• _TASK DESCRIPTION_
The answer must consist of every line from the data that holds the string "buffers".

• _DATA RECORDS_
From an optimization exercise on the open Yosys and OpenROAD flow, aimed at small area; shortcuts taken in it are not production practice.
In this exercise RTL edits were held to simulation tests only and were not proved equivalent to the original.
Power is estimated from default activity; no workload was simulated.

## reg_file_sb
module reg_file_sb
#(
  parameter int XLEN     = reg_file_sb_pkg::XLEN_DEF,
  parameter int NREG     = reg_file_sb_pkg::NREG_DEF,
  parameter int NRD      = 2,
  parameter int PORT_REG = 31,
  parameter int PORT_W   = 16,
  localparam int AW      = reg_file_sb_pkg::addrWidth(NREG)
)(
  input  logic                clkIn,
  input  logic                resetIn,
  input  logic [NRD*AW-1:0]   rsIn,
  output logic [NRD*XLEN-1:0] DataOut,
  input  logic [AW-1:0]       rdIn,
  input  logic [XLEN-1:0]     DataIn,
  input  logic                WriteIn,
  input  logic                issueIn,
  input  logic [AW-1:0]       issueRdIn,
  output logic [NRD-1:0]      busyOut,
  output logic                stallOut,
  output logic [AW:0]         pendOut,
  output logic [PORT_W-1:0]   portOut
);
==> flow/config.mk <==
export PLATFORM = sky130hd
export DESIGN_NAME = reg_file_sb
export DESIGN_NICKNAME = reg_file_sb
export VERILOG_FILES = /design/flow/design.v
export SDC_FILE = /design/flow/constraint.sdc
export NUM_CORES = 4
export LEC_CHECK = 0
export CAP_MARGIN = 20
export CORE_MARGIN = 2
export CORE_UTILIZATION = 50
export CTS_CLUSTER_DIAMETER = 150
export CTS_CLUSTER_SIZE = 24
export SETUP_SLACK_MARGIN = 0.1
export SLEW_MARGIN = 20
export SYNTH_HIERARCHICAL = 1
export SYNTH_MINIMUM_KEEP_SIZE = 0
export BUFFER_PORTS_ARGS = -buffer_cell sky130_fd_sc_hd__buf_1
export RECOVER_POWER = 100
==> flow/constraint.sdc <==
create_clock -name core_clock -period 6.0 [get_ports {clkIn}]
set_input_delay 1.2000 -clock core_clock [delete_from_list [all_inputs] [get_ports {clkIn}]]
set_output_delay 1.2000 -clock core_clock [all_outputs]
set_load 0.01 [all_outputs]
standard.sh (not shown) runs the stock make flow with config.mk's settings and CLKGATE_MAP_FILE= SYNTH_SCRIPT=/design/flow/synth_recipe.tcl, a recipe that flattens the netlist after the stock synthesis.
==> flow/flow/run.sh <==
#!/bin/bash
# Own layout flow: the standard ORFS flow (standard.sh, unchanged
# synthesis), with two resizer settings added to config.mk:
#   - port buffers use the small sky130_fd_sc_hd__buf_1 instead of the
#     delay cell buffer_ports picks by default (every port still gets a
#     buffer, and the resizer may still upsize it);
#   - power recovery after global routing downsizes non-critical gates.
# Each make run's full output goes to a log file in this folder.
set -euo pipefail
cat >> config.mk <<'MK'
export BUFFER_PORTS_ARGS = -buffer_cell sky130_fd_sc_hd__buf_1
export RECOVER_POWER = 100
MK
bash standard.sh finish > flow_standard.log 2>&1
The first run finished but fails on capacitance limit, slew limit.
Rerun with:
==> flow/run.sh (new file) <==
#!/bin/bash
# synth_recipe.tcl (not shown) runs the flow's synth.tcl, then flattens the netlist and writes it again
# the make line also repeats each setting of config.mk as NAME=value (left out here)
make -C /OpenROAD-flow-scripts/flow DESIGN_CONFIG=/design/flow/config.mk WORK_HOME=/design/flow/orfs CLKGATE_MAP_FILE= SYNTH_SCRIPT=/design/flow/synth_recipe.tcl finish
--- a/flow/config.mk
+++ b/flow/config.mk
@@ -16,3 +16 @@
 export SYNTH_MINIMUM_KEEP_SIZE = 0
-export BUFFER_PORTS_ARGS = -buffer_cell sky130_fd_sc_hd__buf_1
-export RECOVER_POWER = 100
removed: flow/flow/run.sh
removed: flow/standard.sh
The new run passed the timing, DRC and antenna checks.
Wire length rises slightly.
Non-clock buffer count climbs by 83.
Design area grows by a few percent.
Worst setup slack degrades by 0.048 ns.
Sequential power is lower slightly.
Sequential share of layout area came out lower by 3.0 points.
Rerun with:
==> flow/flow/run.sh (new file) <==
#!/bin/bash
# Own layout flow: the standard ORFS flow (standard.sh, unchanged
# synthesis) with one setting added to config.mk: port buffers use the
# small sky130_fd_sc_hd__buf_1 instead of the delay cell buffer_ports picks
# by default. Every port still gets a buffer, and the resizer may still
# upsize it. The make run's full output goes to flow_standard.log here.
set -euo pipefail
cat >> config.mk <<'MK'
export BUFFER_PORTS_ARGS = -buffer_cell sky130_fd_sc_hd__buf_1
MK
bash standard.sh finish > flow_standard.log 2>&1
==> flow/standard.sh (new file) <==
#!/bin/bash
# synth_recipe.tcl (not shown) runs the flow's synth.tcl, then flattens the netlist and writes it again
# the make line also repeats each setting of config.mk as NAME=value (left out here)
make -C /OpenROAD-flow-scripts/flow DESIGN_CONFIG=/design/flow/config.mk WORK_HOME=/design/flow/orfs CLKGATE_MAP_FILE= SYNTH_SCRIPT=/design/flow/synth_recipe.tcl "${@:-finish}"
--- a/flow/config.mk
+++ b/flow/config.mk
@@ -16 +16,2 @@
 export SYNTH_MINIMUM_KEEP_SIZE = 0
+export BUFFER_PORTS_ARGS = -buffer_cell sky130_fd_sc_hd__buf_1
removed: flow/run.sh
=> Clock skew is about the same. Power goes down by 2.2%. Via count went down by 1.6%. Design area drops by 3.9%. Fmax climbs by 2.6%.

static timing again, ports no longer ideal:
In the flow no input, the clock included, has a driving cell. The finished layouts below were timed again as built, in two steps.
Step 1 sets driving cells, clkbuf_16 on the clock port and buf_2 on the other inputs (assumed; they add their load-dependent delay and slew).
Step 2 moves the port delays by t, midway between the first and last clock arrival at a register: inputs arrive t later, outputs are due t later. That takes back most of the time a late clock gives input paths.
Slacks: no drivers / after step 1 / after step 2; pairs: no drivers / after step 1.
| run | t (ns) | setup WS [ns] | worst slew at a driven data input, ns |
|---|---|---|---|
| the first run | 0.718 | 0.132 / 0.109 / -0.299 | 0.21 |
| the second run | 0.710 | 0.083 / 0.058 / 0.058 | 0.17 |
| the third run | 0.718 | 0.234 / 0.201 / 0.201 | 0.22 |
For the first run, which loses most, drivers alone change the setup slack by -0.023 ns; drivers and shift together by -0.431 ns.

• _SOLUTION FOR THIS TASK_
#   - port buffers use the small sky130_fd_sc_hd__buf_1 instead of the
# synthesis) with one setting added to config.mk: port buffers use the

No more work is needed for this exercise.